Goff Gets it Wrong on Youth Reoffending
Friday 24 May 2002 Stephen Franks Press Releases -- Crime & Justice -- Zero Tolerance for Crime
The Government's heading in the dead wrong direction if it thinks the appalling 97 percent reconviction rate of young
offenders released from prison means they should not send them there in the first place, ACT Justice Spokesman Stephen
Franks said.
"We already know prison doesn't rehabilitate and all the fancy programmes and counsellors and leave arrangements and
privileges don't work to stop reoffending.
"But there is one clear message - prison as we know it is not deterring hardened offenders.
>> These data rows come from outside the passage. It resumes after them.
$ cat src/rtl/operand_bypass_mux.sv
// Resolves one source operand: zero register, MEM bypass, WB bypass or
// register-file data, and flags when the value cannot be produced yet.
module operand_bypass_mux #(
    parameter int DATA_W = pipe_pkg::DATA_W,
    parameter int REG_AW = pipe_pkg::REG_AW
) (
    input  logic [REG_AW-1:0] src,
    input  logic              uses_src,
    input  logic [DATA_W-1:0] reg_data,
    input  logic              ex_valid,
    input  logic              ex_regwrite,
    input  logic [REG_AW-1:0] ex_dest,
    input  logic              mem_regwrite,
    input  logic              mem_memread,
    input  logic [REG_AW-1:0] mem_dest,
    input  logic [DATA_W-1:0] mem_result,
    input  logic              wb_we,
    input  logic [REG_AW-1:0] wb_dest,
    input  logic [DATA_W-1:0] wb_data,
    output logic [DATA_W-1:0] data,
    output logic              hazard
);
    import pipe_pkg::REG_ZERO;

    logic src_nonzero;
    logic ex_pending;
    logic mem_load_pending;

    assign src_nonzero      = (src != REG_AW'(REG_ZERO));
    // Producer still in EX: its result does not exist this cycle.
    assign ex_pending       = ex_valid && ex_regwrite && (ex_dest == src);
    // Load in MEM: its data only appears once it reaches WB.
    assign mem_load_pending = mem_regwrite && mem_memread && (mem_dest == src);

    // Data selection; MEM is checked before WB because it holds the younger value.
    always_comb begin
        data = reg_data;
        if (!src_nonzero) begin
            data = '0;
        end else if (mem_regwrite && !mem_memread && (mem_dest == src)) begin
            data = mem_result;
        end else if (wb_we && (wb_dest == src)) begin
            data = wb_data;
        end
    end

    assign hazard = uses_src && src_nonzero && (ex_pending || mem_load_pending);

endmodule

$ cat src/rtl/id_ex_operand_stage.sv
// ID/EX stage: bypasses both operands, raises the interlock stall and
// latches the resolved instruction into the register feeding the ALU.
module id_ex_operand_stage #(
    parameter int DATA_W = pipe_pkg::DATA_W,
    parameter int REG_AW = pipe_pkg::REG_AW,
    parameter int CNT_W  = 32
) (
    input  logic              CLOCK,
    input  logic              RESET,
    input  logic              InstrValid_IN,
    input  logic [REG_AW-1:0] Rs_IN,
    input  logic [REG_AW-1:0] Rt_IN,
    input  logic [REG_AW-1:0] Dest_IN,
    input  logic              UsesRs_IN,
    input  logic              UsesRt_IN,
    input  logic              RegWrite_IN,
    input  logic              MemRead_IN,
    input  logic [DATA_W-1:0] RegData1_IN,
    input  logic [DATA_W-1:0] RegData2_IN,
    input  logic              MEMRegWrite_IN,
    input  logic              MEMMemRead_IN,
    input  logic [REG_AW-1:0] MEMDest_IN,
    input  logic [DATA_W-1:0] MEMResult_IN,
    input  logic              WBWriteEnable_IN,
    input  logic [REG_AW-1:0] WBWriteRegister_IN,
    input  logic [DATA_W-1:0] WBWriteData_IN,
    input  logic              Flush_IN,
    output logic              Stall_OUT,
    output logic              EXValid_OUT,
    output logic [DATA_W-1:0] EXOperandA_OUT,
    output logic [DATA_W-1:0] EXOperandB_OUT,
    output logic [REG_AW-1:0] EXDest_OUT,
    output logic              EXRegWrite_OUT,
    output logic              EXMemRead_OUT,
    output logic [CNT_W-1:0]  StallCount_OUT
);
    import pipe_pkg::idex_ctrl_t;

    localparam int CTRL_AW = $bits(idex_ctrl_t) - 3;

    idex_ctrl_t        ctrl_q, ctrl_d;
    logic [DATA_W-1:0] opa_q, opa_d;
    logic [DATA_W-1:0] opb_q, opb_d;
    logic [CNT_W-1:0]  cnt_q, cnt_d;

    logic [DATA_W-1:0] opa_res, opb_res;
    logic              haz_a, haz_b;
    logic [REG_AW-1:0] ex_dest;
    logic              stall;

    assign ex_dest = REG_AW'(ctrl_q.dest);

    operand_bypass_mux #(.DATA_W(DATA_W), .REG_AW(REG_AW)) u_mux_rs (
        .src(Rs_IN), .uses_src(UsesRs_IN), .reg_data(RegData1_IN),
        .ex_valid(ctrl_q.valid), .ex_regwrite(ctrl_q.regwrite), .ex_dest(ex_dest),
        .mem_regwrite(MEMRegWrite_IN), .mem_memread(MEMMemRead_IN),
        .mem_dest(MEMDest_IN), .mem_result(MEMResult_IN),
        .wb_we(WBWriteEnable_IN), .wb_dest(WBWriteRegister_IN), .wb_data(WBWriteData_IN),
        .data(opa_res), .hazard(haz_a)
    );

    operand_bypass_mux #(.DATA_W(DATA_W), .REG_AW(REG_AW)) u_mux_rt (
        .src(Rt_IN), .uses_src(UsesRt_IN), .reg_data(RegData2_IN),
        .ex_valid(ctrl_q.valid), .ex_regwrite(ctrl_q.regwrite), .ex_dest(ex_dest),
        .mem_regwrite(MEMRegWrite_IN), .mem_memread(MEMMemRead_IN),
        .mem_dest(MEMDest_IN), .mem_result(MEMResult_IN),
        .wb_we(WBWriteEnable_IN), .wb_dest(WBWriteRegister_IN), .wb_data(WBWriteData_IN),
        .data(opb_res), .hazard(haz_b)
    );

    // Gated by reset so a load sitting in MEM cannot stall a held pipeline.
    assign stall     = RESET && InstrValid_IN && !Flush_IN && (haz_a || haz_b);
    assign Stall_OUT = stall;

    // Next ID/EX contents: flush and stall both produce an all-zero bubble.
    always_comb begin
        ctrl_d = '0;
        opa_d  = '0;
        opb_d  = '0;
        if (!Flush_IN && !stall) begin
            ctrl_d.valid    = InstrValid_IN;
            ctrl_d.regwrite = InstrValid_IN && RegWrite_IN;
            ctrl_d.memread  = InstrValid_IN && MemRead_IN;
            ctrl_d.dest     = CTRL_AW'(Dest_IN);
            opa_d           = opa_res;
            opb_d           = opb_res;
        end
    end

    // Stall-cycle counter that sticks at all-ones instead of wrapping.
    always_comb begin
        cnt_d = cnt_q;
        if (stall && (cnt_q != '1)) begin
            cnt_d = cnt_q + CNT_W'(1);
        end
    end

    // Pipeline register and counter state.
    always_ff @(posedge CLOCK or negedge RESET) begin
        if (!RESET) begin
            ctrl_q <= '0;
            opa_q  <= '0;
            opb_q  <= '0;
            cnt_q  <= '0;
        end else begin
            ctrl_q <= ctrl_d;
            opa_q  <= opa_d;
            opb_q  <= opb_d;
            cnt_q  <= cnt_d;
        end
    end

    assign EXValid_OUT    = ctrl_q.valid;
    assign EXRegWrite_OUT = ctrl_q.regwrite;
    assign EXMemRead_OUT  = ctrl_q.memread;
    assign EXDest_OUT     = ex_dest;
    assign EXOperandA_OUT = opa_q;
    assign EXOperandB_OUT = opb_q;
    assign StallCount_OUT = cnt_q;

endmodule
"Instead of more programmes of well meant `intervention' we should be making sure that prison actually punishes, that
it is a place nobody wants to go back to, or at least a place nobody, or much fewer people want to risk being sent to in
the first place.
"The problem is that Mr Goff and his colleagues are fixated on measuring programmes by recidivism rates. They should be
much more concerned about the numbers quite willing to risk prison in the first place.
"The success of a zero tolerance approach in reducing crime overseas should have Mr Goff and colleagues question why
the average young thug has been through 10 or 12 offences and lenient treatments from the system before getting their
first prison sentence. By then the thugs have proof that the criminal justice is soft. This is the opposite of zero
tolerance - which makes sure entry-level criminals know that the law means what it says.